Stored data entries
- Opening Delimiter -

### config.mk
export PLATFORM = sky130hd
export DESIGN_NAME = stack_alu
export DESIGN_NICKNAME = d
export VERILOG_FILES = /design/src/rtl/stack_alu.sv
export SDC_FILE = /design/constraint.sdc
export NUM_CORES = 1
export LEC_CHECK = 0
export ABC_AREA = 1
export CAP_MARGIN = 20
export CORE_ASPECT_RATIO = 1.5
export CORE_MARGIN = 2
export CORE_UTILIZATION = 60
export DETAILED_ROUTE_END_ITERATION = 8
export HOLD_SLACK_MARGIN = 0.05
export PLACE_DENSITY = 0.82
export RECOVER_POWER = 50
export SLEW_MARGIN = 0
export SYNTH_ARGS = -nofsm -noshare
export SYNTH_HDL_FRONTEND = slang
export SYNTH_SLANG_ARGS = --single-unit
### constraint.sdc
create_clock -name clk -period 14.8 [get_ports clk]
set_input_delay 2.96 -clock clk [delete_from_list [all_inputs] [get_ports clk]]
set_output_delay 2.96 -clock clk [all_outputs]
set_load 0.01 [all_outputs]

- Closing Delimiter -

There is a line above that contains "export HOLD_SLACK_MARGIN = 0.05". Copy it and all later lines through the last, exactly, and leave out the rest.

* [Written answer]:
export HOLD_SLACK_MARGIN = 0.05
export PLACE_DENSITY = 0.82
export RECOVER_POWER = 50
export SLEW_MARGIN = 0
export SYNTH_ARGS = -nofsm -noshare
export SYNTH_HDL_FRONTEND = slang
export SYNTH_SLANG_ARGS = --single-unit
### constraint.sdc
create_clock -name clk -period 14.8 [get_ports clk]
set_input_delay 2.96 -clock clk [delete_from_list [all_inputs] [get_ports clk]]
set_output_delay 2.96 -clock clk [all_outputs]
set_load 0.01 [all_outputs]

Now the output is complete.